I'm Lousy Boyfriend Material

(Well, at present, and probably for at least the first half of 2008.)
(Consider this a PSA targeted to any women with romantic leanings my way, or Atlanta-area single women--seriously, married cougar women: find someone else--who happen to Google my name. This isn't a repeat of the "whoa is me" emo-esque blogposts from early last year.)

Ladies, despite what you might say about my personality, intelligence level, musical ability, buttocks, etc. (and I do hope they're mostly nice) I would make for a lousy boyfriend.

I don't like preemptive strikes in foreign affairs (real life foreign affairs, and Foreign Affairs, the magazine) but for right now, I'm ready to make a preemptive "it's not you, it's me" speech here.

Picky as I am, it's not that there's a lack of datable single women, it's just that in my experience (not all of firsthand--as let's face it, since I have yet to celebrate a one-year relationship anniversary with anyone, my long-term relationship experience is thinner than an emo kid impersonating Jesse Camp) meaningful, worthwhile relationships take both time and work. And time's somewhat at a premium for me.

I live too far from work. I admit this. But nothing I've read about the economy is even close to good, and the worst of the recession is in the housing market. Where I work is closely related to that market. No one's been shown the door yet, and I'm not panicking (I don't think), but I don't want to suddenly take on the far larger cost of an intown Atlanta apartment until I've at least saved up enough extra cash that if something nasty does happen, I'm covered for a few months.

Until then, I'm stuck with a traffic-clogged commute (it's not so much the distance travelled, as where I'm traveling--GA 400--that makes it suck more than a marathon of Deep Throat) that averages anywhere from 90 minutes to three hours per day sitting in traffic. Add that to 9 hours or so in the office, and up to 12 hours a day, 5 days a week is gone already.

Then throw in another 5-7 hours so I can go to the gym. Yeah, some of that is simple vanity. I went most of my post-puberty life either wildly skinny or more or less in shape, and waking up and seeing that suddenly my metabolism alone no longer could fight a life of 9 hours at a desk daily and repeated trips to Arby's for double helpings of curly fries and mozzarella sticks. But heart disease runs in the family too, and as a nice side effect of being picked on as "the skinny kid" for all of middle and high school I spent my college years at Ramsey working out, but never really bothering with any kind of cardio exercise. So the making up for lost time there isn't so much about a "it'd be nice to have a six-pack when it's warm enough to go drink by the pool" and more "I'd like to live past my 50s, and no longer get winded after climbing two flights of stairs."

At least once a week (ideally) there's band practice. I'd elaborate more on this, but we need at least a band name first before I can talk about how awesome we are...er, will be. But I think socks will be rocked off.

And then there's the book. It's not going to write itself (trust me, I've hoped it would...I'm pretty sure the computer has laughed at me for trying it.)

Now this doesn't mean I'm going celibate or want to eschew dating altogether.
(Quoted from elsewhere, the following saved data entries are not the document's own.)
$ cat src/sadc_params.svh
`ifndef SADC_PARAMS_SVH
`define SADC_PARAMS_SVH

// Register word indices; the byte address is four times the index.
`define SADC_IDX_NEG 8'hBA
`define SADC_IDX_POS 8'hBB
`define SADC_IDX_CFG 8'hBC
`define SADC_IDX_RESL 8'hBD
`define SADC_IDX_RESH 8'hBE
`define SADC_IDX_IEN 8'hC0
`define SADC_IDX_CTRL 8'hE8

// Reset values.
`define SADC_POS_RST 5'h00
`define SADC_NEG_RST 5'h00
`define SADC_CFG_SC_RST 5'h00

// Control register bit positions.
`define SADC_CTRL_EN 7
`define SADC_CTRL_TM 6
`define SADC_CTRL_DONE 5
`define SADC_CTRL_BUSY 4
`define SADC_CTRL_CM_LO 0
`define SADC_CTRL_CM_HI 2

// Configuration register bit positions.
`define SADC_CFG_SC_LO 3
`define SADC_CFG_SC_HI 7
`define SADC_CFG_LJ 2

// Multiplexer codes.
`define SADC_POS_LAST_PIN 5'h14
`define SADC_CODE_TEMP 5'h1E
`define SADC_CODE_VDD 5'h1F
`define SADC_CODE_VREF 5'h1E
`define SADC_CODE_GND 5'h1F

// Timing in conversion-clock periods.
`define SADC_TRACK_CLKS 4'h3

// Bus answers.
`define SADC_RESP_OKAY 2'h0
`define SADC_RESP_SLVERR 2'h2

`endif

$ cat src/sadc_pkg.sv
package sadc_pkg;

  typedef enum logic [2:0] {
    SADC_SRC_SW,
    SADC_SRC_T0,
    SADC_SRC_T2,
    SADC_SRC_T1,
    SADC_SRC_EXT,
    SADC_SRC_T3
  } sadc_src_t;

  typedef enum logic [1:0] {
    SADC_IDLE,
    SADC_TRACK,
    SADC_CONV
  } sadc_state_t;

  // Timer overflow strobes and timer width modes, all on sys_clk.
  typedef struct packed {
    logic t0_ovf;
    logic t1_ovf;
    logic t2_lo_ovf;
    logic t2_hi_ovf;
    logic t2_16bit;
    logic t3_lo_ovf;
    logic t3_hi_ovf;
    logic t3_16bit;
  } sadc_tmr_t;

  // Controls toward the analog converter core.
  typedef struct packed {
    logic track;
    logic convert;
    logic sar_tick;
    logic single_ended;
    logic sel_reserved;
    logic [4:0] pos_sel;
    logic [4:0] neg_sel;
  } sadc_core_t;

endpackage
## config.mk

```make
export PLATFORM = sky130hd
export DESIGN_NAME = mfb_flag_bank
export DESIGN_NICKNAME = d
export VERILOG_FILES = /design/src/pkg/mfb_pkg.sv /design/src/core/mfb_limit_check.sv /design/src/core/mfb_flag_bank.sv
export SDC_FILE = /design/constraint.sdc
export NUM_CORES = 1
export LEC_CHECK = 0
export BUFFER_PORTS_ARGS = -buffer_cell sky130_fd_sc_hd__buf_4
export CAP_MARGIN = 30
export CORE_MARGIN = 8
export CORE_UTILIZATION = 45
export CTS_CLUSTER_SIZE = 24
export DETAILED_ROUTE_END_ITERATION = 7
export GPL_TIMING_DRIVEN = 1
export PLACE_DENSITY = 0.68
export SYNTH_ARGS = -nofsm -noshare
export SYNTH_HDL_FRONTEND = slang
export SYNTH_HIERARCHICAL = 1
export SYNTH_SLANG_ARGS = --single-unit
```

## constraint.sdc

```tcl
create_clock -name clk_sys_i -period 4.7 [get_ports clk_sys_i]
set_clock_uncertainty 0.2 [all_clocks]
set_input_delay 0.235 -clock clk_sys_i [delete_from_list [all_inputs] [get_ports clk_sys_i]]
set_output_delay 0.235 -clock clk_sys_i [all_outputs]
set_load 0.01 [all_outputs]
```
**config.mk**
```make
export PLATFORM = sky130hd
export DESIGN_NAME = dma_lane_error_irq_status
export DESIGN_NICKNAME = d
export VERILOG_FILES = /design/src/logic/dma_lane_pkg.sv /design/src/logic/dma_lane_fifo.sv /design/src/logic/dma_lane_error_irq_status.sv
export SDC_FILE = /design/constraint.sdc
export NUM_CORES = 2
export LEC_CHECK = 0
export ABC_AREA = 1
export BUFFER_PORTS_ARGS = -buffer_cell sky130_fd_sc_hd__buf_4
export CAP_MARGIN = 20
export CORE_ASPECT_RATIO = 2
export CORE_MARGIN = 3
export CORE_UTILIZATION = 50
export CTS_BUF_LIST = sky130_fd_sc_hd__clkbuf_16
export DETAILED_ROUTE_END_ITERATION = 10
export GPL_TIMING_DRIVEN = 0
export PLACE_DENSITY = 0.81
export SETUP_SLACK_MARGIN = 0.3
export SLEW_MARGIN = 5
export SYNTH_ARGS = -nofsm -noshare
export SYNTH_HDL_FRONTEND = slang
export SYNTH_HIERARCHICAL = 1
export SYNTH_SLANG_ARGS = --single-unit
export TNS_END_PERCENT = 30
```
**constraint.sdc**
```tcl
create_clock -name clk -period 4.35 [get_ports clk]
set_input_delay 0.435 -clock clk [delete_from_list [all_inputs] [get_ports clk]]
set_output_delay 0.435 -clock clk [all_outputs]
set_load 0.05 [all_outputs]
```
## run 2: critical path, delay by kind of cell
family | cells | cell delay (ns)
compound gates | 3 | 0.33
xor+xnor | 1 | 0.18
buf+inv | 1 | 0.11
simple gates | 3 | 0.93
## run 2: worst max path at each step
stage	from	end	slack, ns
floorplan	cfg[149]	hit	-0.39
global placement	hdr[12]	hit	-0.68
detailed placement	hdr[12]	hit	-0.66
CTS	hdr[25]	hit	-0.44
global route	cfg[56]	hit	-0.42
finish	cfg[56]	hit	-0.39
<file path="src/hdl/cio_pkg.sv">
package cio_pkg;
    // Register byte offsets
    localparam logic [7:0] CIO_OFF_CTRL = 8'h00;
    localparam logic [7:0] CIO_OFF_STATUS = 8'h04;
    localparam logic [7:0] CIO_OFF_RELAY = 8'h08;
    localparam logic [7:0] CIO_OFF_MON = 8'h0c;
    localparam logic [7:0] CIO_OFF_LINK = 8'h10;
    localparam logic [1:0] CIO_RESP_OKAY = 2'h0;
    localparam logic [1:0] CIO_RESP_SLVERR = 2'h2;

    // Contact inputs
    localparam int CIO_IN_RUN = 0;
    localparam int CIO_IN_PAUSE = 1;
    localparam int CIO_IN_WAIT = 2;
    localparam int CIO_IN_SAFE = 3;
    localparam int CIO_NUM_IN = 4;
    localparam int CIO_NUM_RELAY = 4;

    // Program files
    localparam logic [4:0] CIO_SAFETY_FILE = 5'h18;

    // Link identity
    localparam logic [5:0] CIO_ID_DEFAULT = 6'h01;
    localparam logic [3:0] CIO_ROT_ID_MAX = 4'h9;

    // Bit-rate codes
    localparam logic [2:0] CIO_RATE_EXT = 3'h0;
    localparam logic [2:0] CIO_RATE_1200 = 3'h1;
    localparam logic [2:0] CIO_RATE_2400 = 3'h2;
    localparam logic [2:0] CIO_RATE_4800 = 3'h3;
    localparam logic [2:0] CIO_RATE_9600 = 3'h4;
    localparam logic [2:0] CIO_RATE_19200 = 3'h5;
    // Rear rate selector
    localparam logic [1:0] CIO_ROT_EXT = 2'h0;
    localparam logic [1:0] CIO_ROT_9600 = 2'h1;
    localparam logic [1:0] CIO_ROT_19200 = 2'h2;

    // Timing
    localparam int CIO_CLK_HZ = 20_000_000;
    localparam int CIO_BAUD_BASE = 1200;
    localparam int CIO_DIV_BASE = CIO_CLK_HZ / CIO_BAUD_BASE;
    localparam int CIO_DEBOUNCE_MS = 5;
    localparam int CIO_DEBOUNCE_CYC = CIO_CLK_HZ / 1000 * CIO_DEBOUNCE_MS;
    localparam int CIO_MS_CYC = CIO_CLK_HZ / 1000;

    // Monitor selections
    localparam logic [2:0] CIO_MON_PRESS = 3'h0;
    localparam logic [2:0] CIO_MON_FLOW = 3'h1;
    localparam logic [2:0] CIO_MON_PCT_A = 3'h2;

    // Relay operations
    typedef enum logic [1:0] {
        CIO_RLY_NONE = 2'h0,
        CIO_RLY_OPEN = 2'h1,
        CIO_RLY_CLOSE = 2'h2,
        CIO_RLY_PULSE = 2'h3
    } cio_rly_op_t;

    typedef struct packed {
        logic [15:0] ms;
        logic [11:0] rsvd;
        cio_rly_op_t op;
        logic [1:0] idx;
    } cio_relay_cmd_t;

    typedef struct packed {
        logic [18:0] rsvd1;
        logic [4:0] prog_file;
        logic [3:0] rsvd0;
        logic aux_auto;
        logic aux_manual;
        logic panel_model;
        logic pause_flow;
    } cio_ctrl_t;

    typedef struct packed {
        logic [20:0] rsvd1;
        logic [2:0] rate;
        logic [1:0] rsvd0;
        logic [5:0] id;
    } cio_link_t;

    localparam cio_ctrl_t CIO_CTRL_RST = '{prog_file: 5'h00,
        panel_model: 1'b1, default: '0};
    localparam cio_link_t CIO_LINK_RST = '{id: CIO_ID_DEFAULT,
        rate: CIO_RATE_EXT, default: '0};
endpackage : cio_pkg

</file>
<file path="src/hdl/cio_debounce.sv">
`timescale 1ns/1ps
// Synchroniser, filter and edge pulses for one contact
module cio_debounce
    import cio_pkg::*;
#(
    parameter int DEB_CYC = CIO_DEBOUNCE_CYC
) (
    input wire logic clk,
    input wire logic rst_n,
    input wire logic ce,
    input wire logic pin,
    output logic level,
    output logic rise,
    output logic fall
);
    logic s1_q, s2_q;
    logic [23:0] cnt_q;

    // Synchroniser; first flop feeds only the second
    always_ff @(posedge clk or negedge rst_n) begin
        if (!rst_n) begin
            s1_q <= 1'b0;
            s2_q <= 1'b0;
        end else if (ce) begin
            s1_q <= pin;
            s2_q <= s1_q;
        end
    end

    // Level follows only after a full stable window
    always_ff @(posedge clk or negedge rst_n) begin
        if (!rst_n) begin
            cnt_q <= '0;
            level <= 1'b0;
            rise <= 1'b0;
            fall <= 1'b0;
        end else if (ce) begin
            rise <= 1'b0;
            fall <= 1'b0;
            if (s2_q == level) begin
                cnt_q <= '0;
            end else if (cnt_q >= 24'(DEB_CYC - 1)) begin
                cnt_q <= '0;
                level <= s2_q;
                rise <= s2_q;
                fall <= !s2_q;
            end else begin
                cnt_q <= cnt_q + 24'h000001;
            end
        end
    end
endmodule : cio_debounce

</file>
<file path="src/hdl/cio_baud_gen.sv">
`timescale 1ns/1ps
// Internal bit-rate tick every div cycles
module cio_baud_gen (
    input wire logic clk,
    input wire logic rst_n,
    input wire logic ce,
    input wire logic en,
    input wire logic [15:0] div,
    output logic tick
);
    logic [15:0] cnt_q;

    // Restart on disable so a new rate starts clean
    always_ff @(posedge clk or negedge rst_n) begin
        if (!rst_n) begin
            cnt_q <= '0;
            tick <= 1'b0;
        end else if (ce) begin
            tick <= 1'b0;
            if (!en) begin
                cnt_q <= '0;
            end else if (cnt_q >= div - 16'h0001) begin
                cnt_q <= '0;
                tick <= 1'b1;
            end else begin
                cnt_q <= cnt_q + 16'h0001;
            end
        end
    end
endmodule : cio_baud_gen

</file>
<file path="src/hdl/cio_contact_io.sv">
// Our own choices: the AXI4-Lite interface to the registers and the address map.
`timescale 1ns/1ps
// How it works
// RL1 - Run contact close starts, open stops
// RL2 - Pause contact closures alternate pause and resume
// RL3 - Pause with flow holds setpoints, resumes same step
// RL4 - Inputs except wait act on edges only
// RL5 - Wait contact level lets program pass wait
// RL6 - Safety contact closure launches program file 24
// RL7 - Four relays: open, close, or timed pulse
// RL8 - Aux 12 V by manual or program step
// RL9 - Monitor follows pressure, flow or one solvent
// RL10 - Panel model takes identity 0 to 63
// RL11 - Panel-less model takes identity from rotary
// RL12 - Master default identity is 1
// RL13 - Integrator keeps identities unique per level
// RL14 - Rate selector: 0 link, 1 9600, 2 19200
// RL15 - Slave pumps must select the link clock
// RL16 - Panel model rates 1200 to 19200 or link
// RL17 - Internal rate only without link clock
// RL18 - Contacts synchronised and debounced before edges
module cio_contact_io
    import cio_pkg::*;
#(
    parameter int DEB_CYC = CIO_DEBOUNCE_CYC,
    parameter int MS_CYC = CIO_MS_CYC,
    parameter int DIV_BASE = CIO_DIV_BASE
) (
    input wire logic CORE_CLK,
    input wire logic RST_N,
    input wire logic CE,
    // AXI4-Lite slave
    input wire logic [7:0] S_AXI_AWADDR,
    input wire logic S_AXI_AWVALID,
    output logic S_AXI_AWREADY,
    input wire logic [31:0] S_AXI_WDATA,
    input wire logic [3:0] S_AXI_WSTRB,
    input wire logic S_AXI_WVALID,
    output logic S_AXI_WREADY,
    output logic [1:0] S_AXI_BRESP,
    output logic S_AXI_BVALID,
    input wire logic S_AXI_BREADY,
    input wire logic [7:0] S_AXI_ARADDR,
    input wire logic S_AXI_ARVALID,
    output logic S_AXI_ARREADY,
    output logic [31:0] S_AXI_RDATA,
    output logic [1:0] S_AXI_RRESP,
    output logic S_AXI_RVALID,
    input wire logic S_AXI_RREADY,
    // Contacts, rotary selectors and link clock pins
    input wire logic [3:0] CONTACT_IN,
    input wire logic [3:0] ROT_ID,
    input wire logic [1:0] ROT_RATE,
    input wire logic LINK_CLK,
    // Same-clock inputs from the pump logic
    input wire logic AUX_STEP_ON,
    input wire logic [11:0] PRESSURE_VAL,
    input wire logic [11:0] FLOW_VAL,
    input wire logic [31:0] PCT_VAL,
    // Outputs
    output logic [3:0] RELAY_OUT,
    output logic AUX_12V_EN,
    output logic [11:0] MON_OUT,
    output logic PROG_RUN,
    output logic PROG_PAUSED,
    output logic FLOW_EN,
    output logic SETPOINT_HOLD,
    output logic STEP_EN,
    output logic WAIT_READY,
    output logic PROG_LOAD,
    output logic [4:0] PROG_FILE,
    output logic [5:0] LINK_ID,
    output logic LINK_EXT_CLK,
    output logic BIT_TICK
);
    typedef enum logic [1:0] {ST_IDLE, ST_RUN, ST_PAUSE} cio_state_t;

    cio_state_t state_q;
    cio_ctrl_t ctrl_q;
    cio_link_t link_q;
    logic [2:0] mon_sel_q;
    logic safety_q;
    logic [3:0] lvl, rise, fall;
    logic [3:0] rid_s1_q, rid_s2_q;
    logic [1:0] rrt_s1_q, rrt_s2_q;
    logic lk_s1_q, lk_s2_q, lk_s3_q;
    logic int_tick;
    logic [15:0] div_d;
    logic ext_d;
    logic [15:0] ms_cnt_q;
    logic ms_tick;
    logic aw_hold_q, w_hold_q;
    logic [7:0] aw_addr_q;
    logic [31:0] w_data_q;
    logic [3:0] w_strb_q;
    logic [31:0] wmask;
    logic wr_go;
    logic rly_go;
    cio_relay_cmd_t rly_cmd;
    logic [31:0] rd_d;
    logic rd_ok;

    // Contact filters [RL18]
    generate
        for (genvar i = 0; i < CIO_NUM_IN; i++) begin : g_in
            cio_debounce #(.DEB_CYC(DEB_CYC)) u_deb (
                .clk(CORE_CLK),
                .rst_n(RST_N),
                .ce(CE),
                .pin(CONTACT_IN[i]),
                .level(lvl[i]),
                .rise(rise[i]),
                .fall(fall[i])
            );
        end
    endgenerate

    // Rotary selectors and link clock are asynchronous
    always_ff @(posedge CORE_CLK or negedge RST_N) begin
        if (!RST_N) begin
            rid_s1_q <= '0;
            rid_s2_q <= '0;
            rrt_s1_q <= '0;
            rrt_s2_q <= '0;
            lk_s1_q <= 1'b0;
            lk_s2_q <= 1'b0;
            lk_s3_q <= 1'b0;
        end else if (CE) begin
            rid_s1_q <= ROT_ID;
            rid_s2_q <= rid_s1_q;
            rrt_s1_q <= ROT_RATE;
            rrt_s2_q <= rrt_s1_q;
            lk_s1_q <= LINK_CLK;
            lk_s2_q <= lk_s1_q;
            lk_s3_q <= lk_s2_q;
        end
    end

    // Program state machine
    always_ff @(posedge CORE_CLK or negedge RST_N) begin
        if (!RST_N) begin
            state_q <= ST_IDLE;
            safety_q <= 1'b0;
            PROG_LOAD <= 1'b0;
            PROG_FILE <= '0;
        end else if (CE) begin
            PROG_LOAD <= 1'b0;
            if (rise[CIO_IN_SAFE]) begin
                state_q <= ST_RUN; // [RL6]
                safety_q <= 1'b1;
                PROG_LOAD <= 1'b1;
                PROG_FILE <= CIO_SAFETY_FILE; // [RL6]
            end else begin
                case (state_q)
                    ST_IDLE: begin
                        if (rise[CIO_IN_RUN]) begin
                            state_q <= ST_RUN; // [RL1] [RL4]
                            safety_q <= 1'b0;
                            PROG_LOAD <= 1'b1;
                            PROG_FILE <= ctrl_q.prog_file;
                        end
                    end
                    ST_RUN: begin
                        if (fall[CIO_IN_RUN]) begin
                            state_q <= ST_IDLE; // [RL1] [RL4]
                        end else if (rise[CIO_IN_PAUSE]) begin
                            state_q <= ST_PAUSE; // [RL2] [RL4]
                        end
                    end
                    ST_PAUSE: begin
                        if (fall[CIO_IN_RUN]) begin
                            state_q <= ST_IDLE; // [RL1]
                        end else if (rise[CIO_IN_PAUSE]) begin
                            state_q <= ST_RUN; // [RL2] [RL3]
                        end
                    end
                    default: state_q <= ST_IDLE;
                endcase
            end
        end
    end

    // Program levels; a pause freezes the step
    always_ff @(posedge CORE_CLK or negedge RST_N) begin
        if (!RST_N) begin
            PROG_RUN <= 1'b0;
            PROG_PAUSED <= 1'b0;
            FLOW_EN <= 1'b0;
            SETPOINT_HOLD <= 1'b0;
            STEP_EN <= 1'b0;
            WAIT_READY <= 1'b0;
        end else if (CE) begin
            PROG_RUN <= state_q != ST_IDLE;
            PROG_PAUSED <= state_q == ST_PAUSE;
            FLOW_EN <= (state_q == ST_RUN) ||
                ((state_q == ST_PAUSE) && ctrl_q.pause_flow); // [RL2] [RL3]
            SETPOINT_HOLD <= (state_q == ST_PAUSE) &&
                ctrl_q.pause_flow; // [RL3]
            STEP_EN <= (state_q == ST_RUN); // [RL3]
            WAIT_READY <= lvl[CIO_IN_WAIT]; // Level, not edge [RL5]
        end
    end

    // Millisecond base for relay pulses
    assign ms_tick = (ms_cnt_q >= 16'(MS_CYC - 1));
    always_ff @(posedge CORE_CLK or negedge RST_N) begin
        if (!RST_N) begin
            ms_cnt_q <= '0;
        end else if (CE) begin
            ms_cnt_q <= ms_tick ? '0 : ms_cnt_q + 16'h0001;
        end
    end

    // Relays: a new command replaces a running pulse
    assign rly_cmd = cio_relay_cmd_t'(w_data_q);
    assign rly_go = wr_go && (aw_addr_q == CIO_OFF_RELAY);
    generate
        for (genvar r = 0; r < CIO_NUM_RELAY; r++) begin : g_rly
            logic [15:0] left_q;
            always_ff @(posedge CORE_CLK or negedge RST_N) begin
                if (!RST_N) begin
                    left_q <= '0;
                    RELAY_OUT[r] <= 1'b0;
                end else if (CE) begin
                    if (rly_go && (rly_cmd.idx == 2'(r))) begin
                        case (rly_cmd.op)
                            CIO_RLY_OPEN: begin
                                RELAY_OUT[r] <= 1'b0; // [RL7]
                                left_q <= '0;
                            end
                            CIO_RLY_CLOSE: begin
                                RELAY_OUT[r] <= 1'b1; // [RL7]
                                left_q <= '0;
                            end
                            CIO_RLY_PULSE: begin
                                RELAY_OUT[r] <= rly_cmd.ms != '0; // [RL7]
                                left_q <= rly_cmd.ms;
                            end
                            default: left_q <= left_q;
                        endcase
                    end else if (ms_tick && left_q != '0) begin
                        left_q <= left_q - 16'h0001;
                        if (left_q == 16'h0001) begin
                            RELAY_OUT[r] <= 1'b0; // End of pulse [RL7]
                        end
                    end
                end
            end
        end
    endgenerate

    // Aux supply and monitor
    always_ff @(posedge CORE_CLK or negedge RST_N) begin
        if (!RST_N) begin
            AUX_12V_EN <= 1'b0;
            MON_OUT <= '0;
        end else if (CE) begin
            AUX_12V_EN <= ctrl_q.aux_auto ? AUX_STEP_ON :
                ctrl_q.aux_manual; // [RL8]
            case (mon_sel_q)
                CIO_MON_PRESS: MON_OUT <= PRESSURE_VAL; // [RL9]
                CIO_MON_FLOW: MON_OUT <= FLOW_VAL; // [RL9]
                default: begin
                    // Percent byte fills the upper bits
                    MON_OUT <= {PCT_VAL[8 * (mon_sel_q - CIO_MON_PCT_A) +: 8],
                        4'h0}; // [RL9]
                end
            endcase
        end
    end

    // Bit clock source per model
    always_comb begin
        ext_d = 1'b0;
        div_d = 16'(DIV_BASE);
        if (ctrl_q.panel_model) begin
            case (link_q.rate) // [RL16]
                CIO_RATE_1200: div_d = 16'(DIV_BASE);
                CIO_RATE_2400: div_d = 16'(DIV_BASE / 2);
                CIO_RATE_4800: div_d = 16'(DIV_BASE / 4);
                CIO_RATE_9600: div_d = 16'(DIV_BASE / 8);
                CIO_RATE_19200: div_d = 16'(DIV_BASE / 16);
                default: ext_d = 1'b1; // [RL15] [RL17]
            endcase
        end else begin
            case (rrt_s2_q) // [RL14]
                CIO_ROT_9600: div_d = 16'(DIV_BASE / 8);
                CIO_ROT_19200: div_d = 16'(DIV_BASE / 16);
                default: ext_d = 1'b1; // [RL14]
            endcase
        end
    end

    cio_baud_gen u_baud (
        .clk(CORE_CLK),
        .rst_n(RST_N),
        .ce(CE),
        .en(!ext_d), // [RL17]
        .div(div_d),
        .tick(int_tick)
    );

    // Bit tick from link clock edge or divider
    always_ff @(posedge CORE_CLK or negedge RST_N) begin
        if (!RST_N) begin
            LINK_ID <= CIO_ID_DEFAULT;
            LINK_EXT_CLK <= 1'b1;
            BIT_TICK <= 1'b0;
        end else if (CE) begin
            if (ctrl_q.panel_model) begin
                LINK_ID <= link_q.id; // [RL10]
            end else begin
                LINK_ID <= {2'b00, (rid_s2_q > CIO_ROT_ID_MAX) ?
                    CIO_ROT_ID_MAX : rid_s2_q}; // [RL11]
            end
            LINK_EXT_CLK <= ext_d;
            BIT_TICK <= ext_d ? (lk_s2_q && !lk_s3_q) : int_tick;
        end
    end

    // Write channel: AW and W in either order
    assign wr_go = aw_hold_q && w_hold_q && !S_AXI_BVALID;
    always_ff @(posedge CORE_CLK or negedge RST_N) begin
        if (!RST_N) begin
            aw_hold_q <= 1'b0;
            w_hold_q <= 1'b0;
            aw_addr_q <= '0;
            w_data_q <= '0;
            w_strb_q <= '0;
            S_AXI_AWREADY <= 1'b0;
            S_AXI_WREADY <= 1'b0;
            S_AXI_BVALID <= 1'b0;
            S_AXI_BRESP <= CIO_RESP_OKAY;
        end else if (CE) begin
            S_AXI_AWREADY <= !aw_hold_q && !S_AXI_AWREADY;
            S_AXI_WREADY <= !w_hold_q && !S_AXI_WREADY;
            if (S_AXI_AWVALID && S_AXI_AWREADY) begin
                aw_hold_q <= 1'b1;
                aw_addr_q <= S_AXI_AWADDR;
            end
            if (S_AXI_WVALID && S_AXI_WREADY) begin
                w_hold_q <= 1'b1;
                w_data_q <= S_AXI_WDATA;
                w_strb_q <= S_AXI_WSTRB;
            end
            if (wr_go) begin
                aw_hold_q <= 1'b0;
                w_hold_q <= 1'b0;
                S_AXI_BVALID <= 1'b1;
                S_AXI_BRESP <= (aw_addr_q == CIO_OFF_CTRL ||
                    aw_addr_q == CIO_OFF_RELAY ||
                    aw_addr_q == CIO_OFF_MON ||
                    aw_addr_q == CIO_OFF_LINK) ?
                    CIO_RESP_OKAY : CIO_RESP_SLVERR;
            end else if (S_AXI_BVALID && S_AXI_BREADY) begin
                S_AXI_BVALID <= 1'b0;
            end
        end
    end

    // Register stores honour byte strobes
    assign wmask = {{8{w_strb_q[3]}}, {8{w_strb_q[2]}},
        {8{w_strb_q[1]}}, {8{w_strb_q[0]}}};
    always_ff @(posedge CORE_CLK or negedge RST_N) begin
        if (!RST_N) begin
            ctrl_q <= CIO_CTRL_RST;
            link_q <= CIO_LINK_RST; // Master default identity [RL12]
            mon_sel_q <= CIO_MON_PRESS;
        end else if (CE && wr_go) begin
            case (aw_addr_q)
                CIO_OFF_CTRL: ctrl_q <= cio_ctrl_t'((ctrl_q & ~wmask) |
                    (w_data_q & wmask));
                CIO_OFF_MON: mon_sel_q <= (wmask[0] &&
                    w_data_q[2:0] <= CIO_MON_PCT_A + 3'h3) ?
                    w_data_q[2:0] : mon_sel_q;
                CIO_OFF_LINK: link_q <= cio_link_t'((link_q & ~wmask) |
                    (w_data_q & wmask));
                default: mon_sel_q <= mon_sel_q;
            endcase
        end
    end

    // Read data mux
    always_comb begin
        rd_ok = 1'b1;
        rd_d = '0;
        case (S_AXI_ARADDR)
            CIO_OFF_CTRL: rd_d = ctrl_q;
            CIO_OFF_STATUS: rd_d = {20'h00000, RELAY_OUT, lvl,
                safety_q, WAIT_READY, state_q};
            CIO_OFF_RELAY: rd_d = {28'h0000000, RELAY_OUT};
            CIO_OFF_MON: rd_d = {29'h00000000, mon_sel_q};
            CIO_OFF_LINK: rd_d = {7'h00, LINK_EXT_CLK, 2'h0, LINK_ID,
                link_q[15:0]};
            default: rd_ok = 1'b0;
        endcase
    end

    // Read channel: one read at a time
    always_ff @(posedge CORE_CLK or negedge RST_N) begin
        if (!RST_N) begin
            S_AXI_ARREADY <= 1'b0;
            S_AXI_RVALID <= 1'b0;
            S_AXI_RDATA <= '0;
            S_AXI_RRESP <= CIO_RESP_OKAY;
        end else if (CE) begin
            S_AXI_ARREADY <= !S_AXI_RVALID && !S_AXI_ARREADY &&
                S_AXI_ARVALID;
            if (S_AXI_ARVALID && S_AXI_ARREADY) begin
                S_AXI_RVALID <= 1'b1;
                S_AXI_RDATA <= rd_d;
                S_AXI_RRESP <= rd_ok ? CIO_RESP_OKAY : CIO_RESP_SLVERR;
            end else if (S_AXI_RVALID && S_AXI_RREADY) begin
                S_AXI_RVALID <= 1'b0;
            end
        end
    end
endmodule : cio_contact_io

</file>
But between all that (and trying to get a part-time freelance writing career going--ideally for extra cash so that move can come quicker) I can't in good conscience promise to be anything more than that fun guy you can hang out with or go on a few dates with. And isn't it better to be honest about all this now, rather than blindside you with it several dates in? I'd bet Katherine Heigl's character would've loved a chance to Google Seth Rogen's character in Knocked Up before they got drunk and made babies.